By Michael A. de Gennaro

Government contractors who wish to grow by purchasing an existing business are aware of one simple truth:  The value of the target is linked directly to its ability to transfer its existing contracts. If there is a high risk profile—for example, if assets of the target are subject to novation in connection with the acquisition—then a purchaser is likely to seek either a downward adjustment in the purchase price or to propose deferred compensation, such as an earn-out, in order to close the deal.

An earn-out is a pricing construct set out in the purchase agreement, which provides that the seller will receive additional post-closing compensation, but only if the acquired business achieves stated financial goals, such as a percentage increase in gross sales or earnings. Earn-outs can be attractive in situations where the transfer of assets—particularly government contracts—is partially dependent upon the seller’s ability to influence its business interests and relationships post-closing, with the end goal of transitioning those relationships to the purchaser. While attractive from this perspective, it is important to note that earn-outs carry with them inherent risks, and a conservative approach to their structure and implementation is likely to result in a more manageable risk profile. Following is a brief discussion of some of the key risks of earn-outs from the perspective of government contractors, along with some suggested mitigation techniques.

Many of our clients are consulting businesses with government contracts. Often, an important part of the sale, in addition to the transfer of the contracts themselves, will involve tying up key personnel under employment or consulting agreements. If you are a seller under these circumstances, you will generally want to minimize amounts paid out as consulting fees and maximize earn-out amounts. This is because amounts characterized as deferred purchase price payments will be subject to the lower capital gains tax rate, and will not be impacted by payroll taxes. The opposite is true for a purchaser, however, because compensation for his/her services may be desired in order to obtain a tax deduction. Because of this inherent tension, it is critical to ensure that certain rules of thumb are followed when structuring earn-out payments. 
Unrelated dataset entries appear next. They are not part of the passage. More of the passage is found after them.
<file path="src/rtl/lsu_mem_ctrl_pkg.sv">
// Shared types and helpers for the memory-stage load/store controller.
package lsu_mem_ctrl_pkg;

  localparam int DATA_W = 32;

  typedef enum logic [3:0] {
    AM_LB   = 4'b0000,
    AM_LH   = 4'b0001,
    AM_LW   = 4'b0010,
    AM_LBU  = 4'b0011,
    AM_LHU  = 4'b0100,
    AM_SB   = 4'b0101,
    AM_SH   = 4'b0110,
    AM_SW   = 4'b0111,
    AM_NONE = 4'b1000
  } addr_mode_t;

  typedef enum logic [1:0] {
    S_IDLE = 2'b00,
    S_REQ  = 2'b01,
    S_WAIT = 2'b10,
    S_DONE = 2'b11
  } lsu_state_t;

  function automatic logic is_store(input addr_mode_t m);
    logic r;
    case (m)
      AM_SB, AM_SH, AM_SW: r = 1'b1;
      default:             r = 1'b0;
    endcase
    return r;
  endfunction

  function automatic logic is_misaligned(input addr_mode_t m, input logic [1:0] off);
    logic r;
    case (m)
      AM_LH, AM_LHU, AM_SH: r = off[0];
      AM_LW, AM_SW:         r = (off != 2'b00);
      default:              r = 1'b0;
    endcase
    return r;
  endfunction

endpackage

</file>
<file path="src/rtl/lsu_mem_ctrl_lane_align.sv">
// Store byte-enable/lane steering and load byte/half extraction with extension.
module lsu_mem_ctrl_lane_align
  import lsu_mem_ctrl_pkg::*;
(
  input  addr_mode_t        st_mode_i,
  input  logic [1:0]        st_off_i,
  input  logic [DATA_W-1:0] st_data_i,
  output logic [3:0]        st_be_o,
  output logic [DATA_W-1:0] st_wdata_o,
  input  addr_mode_t        ld_mode_i,
  input  logic [1:0]        ld_off_i,
  input  logic [DATA_W-1:0] ld_rdata_i,
  output logic [DATA_W-1:0] ld_data_o
);

  logic [DATA_W-1:0] ld_shift_s;
  logic [7:0]        ld_byte_s;
  logic [15:0]       ld_half_s;

  // Byte enables follow access size; only stores put data on the lanes.
  always_comb begin
    st_be_o    = 4'b0000;
    st_wdata_o = 32'h0000_0000;
    case (st_mode_i)
      AM_LB, AM_LBU: st_be_o = 4'b0001 << st_off_i;
      AM_LH, AM_LHU: st_be_o = 4'b0011 << st_off_i;
      AM_LW:         st_be_o = 4'b1111;
      AM_SB: begin
        st_be_o    = 4'b0001 << st_off_i;
        st_wdata_o = {4{st_data_i[7:0]}};
      end
      AM_SH: begin
        st_be_o    = 4'b0011 << st_off_i;
        st_wdata_o = {2{st_data_i[15:0]}};
      end
      AM_SW: begin
        st_be_o    = 4'b1111;
        st_wdata_o = st_data_i;
      end
      default: begin
        st_be_o    = 4'b0000;
        st_wdata_o = 32'h0000_0000;
      end
    endcase
  end

  // Pick the addressed byte/half out of the returned word and extend it.
  always_comb begin
    ld_shift_s = ld_rdata_i >> {ld_off_i, 3'b000};
    ld_byte_s  = ld_shift_s[7:0];
    ld_half_s  = ld_off_i[1] ? ld_rdata_i[31:16] : ld_rdata_i[15:0];
    case (ld_mode_i)
      AM_LB:   ld_data_o = {{24{ld_byte_s[7]}}, ld_byte_s};
      AM_LBU:  ld_data_o = {24'h00_0000, ld_byte_s};
      AM_LH:   ld_data_o = {{16{ld_half_s[15]}}, ld_half_s};
      AM_LHU:  ld_data_o = {16'h0000, ld_half_s};
      AM_LW:   ld_data_o = ld_rdata_i;
      default: ld_data_o = 32'h0000_0000;
    endcase
  end

endmodule

</file>
<file path="src/rtl/lsu_mem_ctrl.sv">
// M-stage load/store controller: request/wait/done handshake with the data
// memory, stall generation, misalignment drop and response timeout.
module lsu_mem_ctrl
  import lsu_mem_ctrl_pkg::*;
#(
  parameter int TIMEOUT_CYCLES = 64,
  parameter int CNT_W          = $clog2(TIMEOUT_CYCLES + 1)
) (
  input  logic              clk,
  input  logic              rst,
  input  logic [3:0]        AddrModeM,
  input  logic [DATA_W-1:0] ALUResultM,
  input  logic [DATA_W-1:0] WriteDataM,
  output logic [DATA_W-1:0] ReadDataM,
  output logic              stallM,
  output logic              misalignM,
  output logic              timeoutM,
  output logic              mem_req,
  input  logic              mem_ready,
  output logic              mem_we,
  output logic [DATA_W-1:0] mem_addr,
  output logic [3:0]        mem_be,
  output logic [DATA_W-1:0] mem_wdata,
  input  logic              mem_rvalid,
  input  logic [DATA_W-1:0] mem_rdata
);

  lsu_state_t        state_q, state_d;
  logic [CNT_W-1:0]  cnt_q, cnt_d, cnt_inc_s;
  logic [DATA_W-1:0] rdata_q, rdata_d;
  logic              misalign_q, misalign_d;
  logic              timeout_q, timeout_d;
  logic              req_q, req_d;
  logic              we_q, we_d;
  logic [DATA_W-1:0] addr_q, addr_d;
  logic [3:0]        be_q, be_d;
  logic [DATA_W-1:0] wdata_q, wdata_d;
  addr_mode_t        mode_q, mode_d;
  logic [1:0]        off_q, off_d;

  addr_mode_t        mode_in_s;
  logic              op_valid_s, op_mis_s, stall_s;
  logic [3:0]        st_be_s;
  logic [DATA_W-1:0] st_wdata_s, ld_data_s;

  // Non-memory encodings are mapped to AM_NONE so no out-of-range enum value exists.
  always_comb begin
    if (AddrModeM[3]) begin
      mode_in_s = AM_NONE;
    end else begin
      mode_in_s = addr_mode_t'(AddrModeM);
    end
    op_valid_s = ~AddrModeM[3];
    op_mis_s   = op_valid_s & is_misaligned(mode_in_s, ALUResultM[1:0]);
  end

  // Store lanes come from the live op; load extraction uses the captured op.
  lsu_mem_ctrl_lane_align u_lane_align (
    .st_mode_i  (mode_in_s),
    .st_off_i   (ALUResultM[1:0]),
    .st_data_i  (WriteDataM),
    .st_be_o    (st_be_s),
    .st_wdata_o (st_wdata_s),
    .ld_mode_i  (mode_q),
    .ld_off_i   (off_q),
    .ld_rdata_i (mem_rdata),
    .ld_data_o  (ld_data_s)
  );

  // Stall must rise in the same cycle the op is first seen, so it is decoded from state.
  always_comb begin
    case (state_q)
      S_IDLE:  stall_s = op_valid_s & ~op_mis_s;
      S_REQ:   stall_s = 1'b1;
      S_WAIT:  stall_s = 1'b1;
      default: stall_s = 1'b0;
    endcase
  end

  assign stallM = stall_s;

  // Next-state and next-output computation for the access handshake.
  always_comb begin
    state_d    = state_q;
    cnt_d      = cnt_q;
    rdata_d    = rdata_q;
    misalign_d = 1'b0;
    timeout_d  = 1'b0;
    req_d      = req_q;
    we_d       = we_q;
    addr_d     = addr_q;
    be_d       = be_q;
    wdata_d    = wdata_q;
    mode_d     = mode_q;
    off_d      = off_q;
    cnt_inc_s  = cnt_q + CNT_W'(1);
    case (state_q)
      S_IDLE: begin
        if (op_valid_s && !op_mis_s) begin
          state_d = S_REQ;
          req_d   = 1'b1;
          we_d    = is_store(mode_in_s);
          addr_d  = {ALUResultM[31:2], 2'b00};
          be_d    = st_be_s;
          wdata_d = st_wdata_s;
          mode_d  = mode_in_s;
          off_d   = ALUResultM[1:0];
          cnt_d   = '0;
        end else if (op_mis_s) begin
          misalign_d = 1'b1;
          rdata_d    = 32'h0000_0000;
        end else begin
          state_d = S_IDLE;
        end
      end
      S_REQ: begin
        if (mem_ready) begin
          state_d = S_WAIT;
          req_d   = 1'b0;
        end else begin
          state_d = S_REQ;
        end
      end
      S_WAIT: begin
        cnt_d = cnt_inc_s;
        // A response in the final allowed cycle still wins over the timeout.
        if (mem_rvalid) begin
          state_d = S_DONE;
          cnt_d   = '0;
          if (!is_store(mode_q)) begin
            rdata_d = ld_data_s;
          end else begin
            rdata_d = rdata_q;
          end
        end else if (cnt_inc_s == CNT_W'(TIMEOUT_CYCLES)) begin
          state_d   = S_DONE;
          cnt_d     = '0;
          timeout_d = 1'b1;
          rdata_d   = 32'h0000_0000;
        end else begin
          state_d = S_WAIT;
        end
      end
      S_DONE: begin
        state_d = S_IDLE;
      end
      default: begin
        state_d = S_IDLE;
        req_d   = 1'b0;
        cnt_d   = '0;
      end
    endcase
  end

  // State and registered outputs; reset returns to IDLE and drops any request.
  always_ff @(posedge clk) begin
    if (rst) begin
      state_q    <= S_IDLE;
      cnt_q      <= '0;
      rdata_q    <= 32'h0000_0000;
      misalign_q <= 1'b0;
      timeout_q  <= 1'b0;
      req_q      <= 1'b0;
      we_q       <= 1'b0;
      addr_q     <= 32'h0000_0000;
      be_q       <= 4'b0000;
      wdata_q    <= 32'h0000_0000;
      mode_q     <= AM_NONE;
      off_q      <= 2'b00;
    end else begin
      state_q    <= state_d;
      cnt_q      <= cnt_d;
      rdata_q    <= rdata_d;
      misalign_q <= misalign_d;
      timeout_q  <= timeout_d;
      req_q      <= req_d;
      we_q       <= we_d;
      addr_q     <= addr_d;
      be_q       <= be_d;
      wdata_q    <= wdata_d;
      mode_q     <= mode_d;
      off_q      <= off_d;
    end
  end

  assign ReadDataM = rdata_q;
  assign misalignM = misalign_q;
  assign timeoutM  = timeout_q;
  assign mem_req   = req_q;
  assign mem_we    = we_q;
  assign mem_addr  = addr_q;
  assign mem_be    = be_q;
  assign mem_wdata = wdata_q;

endmodule

</file>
In sum, an earn-out should:

  • represent the reasonable value of the acquired business;
  • not be conditioned on services to be performed by target’s key employees/consultants;
  • be proportional to each seller’s sale of his/her equity interests; 
  • complement a robust negotiation of the purchase price; and
  • ideally, should not extend past 1-2 years.

With respect to the final bullet, I’m aware that, in a technical sense, an earn-out may last for up to 3 years. However, the longer an earn-out extends, the more likely it becomes that litigation will arise. My advice to clients is that an earn-out period should ideally last between 6 months and a year. The longer the timeframe, the more attenuated and difficult to predict it becomes to accurately predict a future revenue stream or other earn-out targets. 
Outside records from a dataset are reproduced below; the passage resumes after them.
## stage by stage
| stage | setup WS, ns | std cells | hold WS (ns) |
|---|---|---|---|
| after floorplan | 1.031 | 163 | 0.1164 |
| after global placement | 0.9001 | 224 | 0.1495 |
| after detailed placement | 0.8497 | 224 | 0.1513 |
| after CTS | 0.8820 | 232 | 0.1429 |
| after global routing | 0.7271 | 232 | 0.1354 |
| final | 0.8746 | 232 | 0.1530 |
Another “best practice” is to ensure that each of target’s key employees or consultants to receive payment for post-closing services is paid reasonable compensation. This will further make it less likely that an earn-out payment will be recharacterized, in whole or in part, as deferred compensation.

To conclude, earn-outs can be useful tools for getting to yes during an otherwise difficult pricing negotiation. However, government contractors—whether buying or selling their business—should be aware of the potential pitfalls of earn-outs and consult their attorneys and financial advisors. As I’ve written in earlier pieces, having the right team in place is a crucial part of growing your business by closing a strategic transaction.